Cinerama employed a curved screen which wrapped around the audience, immersing them in the action. The idea was based on a training system for US Airforce pilots which was credited for saving thousands of lives during World War II. The major drawback was the level of hassle in trying to film with a camera which housed as many as eleven lenses. Most Cinerama productions were travel documentaries as narrative film-makers considered it more trouble than it was worth. The most successful fiction film was "How the West was Won" and if you own the blu-ray you can watch it in "Smilebox", a technique which replicates the curved screen of Cinerama. Theaters were reluctant to spend money on installing the custom screens and the system disappeared in the mid-sixties. There are still three Cinerama screens working today, in Bradford, England and Seattle and Los Angeles, United States. If you live in one of those three cities you should check it out sometime, I know I would.

Widescreen as we know it today began with Cinemascope, the brainchild of French inventor Prof. Henri Chretien. He employed a technique known as "anamorphosis" which squeezed the image horizontally to twice the width when projected. The same technique is used to make the movies you watch on DVD today fill your widescreen TV. Twentieth Century Fox were the first to exploit the format with the biblical epic "The Robe" and the film was so successful that theaters were refitted almost instantly to accommodate the extra screen width. Widescreen was here to stay.

Unconvinced by Cinemascope, Paramount Pictures instead developed VistaVision, a process which produced a larger film negative rather than a wider screen. Having more space on the negative resulted in a much sharper image, making VistaVision popular with auteur film-makers like Ford and Hitchcock. "White Christmas" was the first production to utilize VV and it was employed for such films as "The Searchers" and "Vertigo". Though considered classics of cinema now, those films were relatively unsuccessful at the time, leading to a sad demise for VistaVision. If you want to show off your Blu-Ray player, stick in a copy of "The Searchers" and you'll see just how amazing VistaVision could look.


Robert Aldrich's 1954 western "Vera Cruz" was the first feature filmed in SuperScope, a cheap alternative to CinemaScope favored by smaller studios such as RKO. What made it so inexpensive was the trick of cropping a regular sized 35mm negative at the top and bottom of the frame. Essentially it was a cheat and meant the picture quality was far inferior to CinemaScope but if you were a studio head on a tight budget it was a cheeky way to compete with the big boys. The low budget classic "Invasion of the Bodysnatchers" is one of the better movies to use the format.


Named after it's developer Mike Todd Jr, Todd-AO used a 65mm negative to produce a stunningly detailed image. It was designed to be projected on the same curved screens of Cinerama but could be projected with a single projector rather than the three required by it's competitor. "Oklahoma" was the first Todd-AO release, followed by extravagant productions like "South Pacific" and "Around the World in Eighty Days". Todd Jr wasn't too good with money however and the whole shebang collapsed thanks to him spending more money on extravagant parties than developing the system.
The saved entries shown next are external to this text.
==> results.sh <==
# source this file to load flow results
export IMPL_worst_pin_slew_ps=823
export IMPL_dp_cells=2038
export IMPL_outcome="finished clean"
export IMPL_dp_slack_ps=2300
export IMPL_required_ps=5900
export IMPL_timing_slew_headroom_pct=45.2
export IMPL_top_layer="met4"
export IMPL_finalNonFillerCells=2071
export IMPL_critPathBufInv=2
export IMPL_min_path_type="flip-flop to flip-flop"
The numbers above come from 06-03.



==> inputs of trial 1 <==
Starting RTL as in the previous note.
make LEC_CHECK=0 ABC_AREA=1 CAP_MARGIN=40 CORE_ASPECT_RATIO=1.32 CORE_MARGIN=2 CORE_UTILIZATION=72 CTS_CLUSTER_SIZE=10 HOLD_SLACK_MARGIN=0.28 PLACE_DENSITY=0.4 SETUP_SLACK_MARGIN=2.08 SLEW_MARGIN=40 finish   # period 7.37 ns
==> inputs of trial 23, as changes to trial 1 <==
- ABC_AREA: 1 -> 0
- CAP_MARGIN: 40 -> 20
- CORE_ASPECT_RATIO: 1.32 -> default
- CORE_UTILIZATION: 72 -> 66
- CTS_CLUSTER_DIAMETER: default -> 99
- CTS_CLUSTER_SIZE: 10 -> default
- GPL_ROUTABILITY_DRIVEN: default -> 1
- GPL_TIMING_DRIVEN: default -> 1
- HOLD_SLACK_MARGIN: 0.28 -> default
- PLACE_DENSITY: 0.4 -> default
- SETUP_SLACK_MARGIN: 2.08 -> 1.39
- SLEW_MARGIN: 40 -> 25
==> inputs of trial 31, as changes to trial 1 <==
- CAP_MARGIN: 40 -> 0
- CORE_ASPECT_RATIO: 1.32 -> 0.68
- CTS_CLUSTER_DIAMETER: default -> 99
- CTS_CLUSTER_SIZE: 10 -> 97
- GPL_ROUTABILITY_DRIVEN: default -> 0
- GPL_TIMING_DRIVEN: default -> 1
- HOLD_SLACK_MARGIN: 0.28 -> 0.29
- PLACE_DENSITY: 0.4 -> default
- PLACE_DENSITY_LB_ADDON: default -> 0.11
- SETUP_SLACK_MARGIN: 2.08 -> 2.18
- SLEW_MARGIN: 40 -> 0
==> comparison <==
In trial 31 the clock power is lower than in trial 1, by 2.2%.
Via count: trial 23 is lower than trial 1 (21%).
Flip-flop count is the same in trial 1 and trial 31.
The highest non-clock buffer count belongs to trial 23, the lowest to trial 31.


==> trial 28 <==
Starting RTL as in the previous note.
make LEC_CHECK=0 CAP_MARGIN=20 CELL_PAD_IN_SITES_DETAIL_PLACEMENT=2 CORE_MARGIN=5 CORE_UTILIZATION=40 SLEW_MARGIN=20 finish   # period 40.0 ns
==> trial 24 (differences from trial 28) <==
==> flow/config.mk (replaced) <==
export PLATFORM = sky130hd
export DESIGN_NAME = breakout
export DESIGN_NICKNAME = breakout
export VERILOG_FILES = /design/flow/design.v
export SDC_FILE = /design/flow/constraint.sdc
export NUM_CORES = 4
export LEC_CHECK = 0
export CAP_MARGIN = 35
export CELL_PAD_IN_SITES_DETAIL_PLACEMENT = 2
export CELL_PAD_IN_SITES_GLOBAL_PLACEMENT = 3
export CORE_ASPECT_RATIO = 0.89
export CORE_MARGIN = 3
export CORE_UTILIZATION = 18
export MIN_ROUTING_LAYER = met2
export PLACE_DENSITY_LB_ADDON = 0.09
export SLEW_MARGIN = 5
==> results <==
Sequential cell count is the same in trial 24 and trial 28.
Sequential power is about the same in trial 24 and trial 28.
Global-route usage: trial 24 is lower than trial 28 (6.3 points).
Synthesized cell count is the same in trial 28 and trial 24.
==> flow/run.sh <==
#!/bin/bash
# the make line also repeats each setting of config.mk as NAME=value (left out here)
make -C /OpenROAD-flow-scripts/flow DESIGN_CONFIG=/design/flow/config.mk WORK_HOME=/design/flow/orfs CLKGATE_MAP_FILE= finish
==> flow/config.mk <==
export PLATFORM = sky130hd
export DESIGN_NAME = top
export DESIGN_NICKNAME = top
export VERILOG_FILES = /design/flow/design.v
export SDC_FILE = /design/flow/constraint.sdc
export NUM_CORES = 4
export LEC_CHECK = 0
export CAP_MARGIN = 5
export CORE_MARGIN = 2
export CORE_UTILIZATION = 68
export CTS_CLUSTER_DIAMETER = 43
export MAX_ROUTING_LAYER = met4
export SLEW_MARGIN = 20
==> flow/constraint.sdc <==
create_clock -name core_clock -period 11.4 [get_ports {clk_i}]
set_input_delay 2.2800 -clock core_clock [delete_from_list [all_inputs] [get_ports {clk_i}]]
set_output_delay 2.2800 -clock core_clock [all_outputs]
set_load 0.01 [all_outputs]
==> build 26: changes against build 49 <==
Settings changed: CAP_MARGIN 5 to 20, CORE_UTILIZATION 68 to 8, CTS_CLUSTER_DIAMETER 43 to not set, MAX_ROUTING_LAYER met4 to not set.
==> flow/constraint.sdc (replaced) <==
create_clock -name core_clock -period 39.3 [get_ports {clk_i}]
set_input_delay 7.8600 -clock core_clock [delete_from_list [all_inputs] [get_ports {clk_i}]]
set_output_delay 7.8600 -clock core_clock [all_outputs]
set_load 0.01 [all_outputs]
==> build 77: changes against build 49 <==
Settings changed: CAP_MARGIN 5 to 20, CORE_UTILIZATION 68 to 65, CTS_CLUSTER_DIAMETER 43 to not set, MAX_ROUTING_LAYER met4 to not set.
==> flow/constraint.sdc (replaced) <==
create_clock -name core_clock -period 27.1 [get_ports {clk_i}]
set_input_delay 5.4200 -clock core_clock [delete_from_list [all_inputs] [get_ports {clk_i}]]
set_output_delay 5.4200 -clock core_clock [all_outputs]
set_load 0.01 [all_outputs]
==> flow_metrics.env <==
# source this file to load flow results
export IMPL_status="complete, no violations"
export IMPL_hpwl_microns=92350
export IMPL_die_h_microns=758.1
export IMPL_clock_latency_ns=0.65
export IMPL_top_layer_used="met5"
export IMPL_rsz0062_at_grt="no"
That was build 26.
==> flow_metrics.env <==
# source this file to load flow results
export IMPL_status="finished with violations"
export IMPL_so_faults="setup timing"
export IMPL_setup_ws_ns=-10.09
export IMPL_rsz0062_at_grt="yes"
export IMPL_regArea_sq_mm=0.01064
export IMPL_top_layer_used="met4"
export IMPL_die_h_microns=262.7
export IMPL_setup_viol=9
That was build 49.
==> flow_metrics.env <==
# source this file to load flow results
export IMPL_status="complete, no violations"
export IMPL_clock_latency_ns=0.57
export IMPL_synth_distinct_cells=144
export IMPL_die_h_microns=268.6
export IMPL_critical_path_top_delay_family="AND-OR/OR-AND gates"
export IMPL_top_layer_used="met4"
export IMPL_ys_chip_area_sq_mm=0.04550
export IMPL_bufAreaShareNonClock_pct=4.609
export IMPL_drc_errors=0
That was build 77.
The theory behind Technirama was to reproduce the quality of VistaVision on a wider screen. It was mainly used in the filming of historical epics such as "Spartacus" and "Solomon and Sheba" but Hollywood tired of the format relatively quickly. Disney had used it for "Sleeping Beauty" and gave it a comeback as late as 1985 with "The Black Cauldron". The technique was far more popular in Europe, particularly Italy where it was employed for many spaghetti westerns and peplum flicks.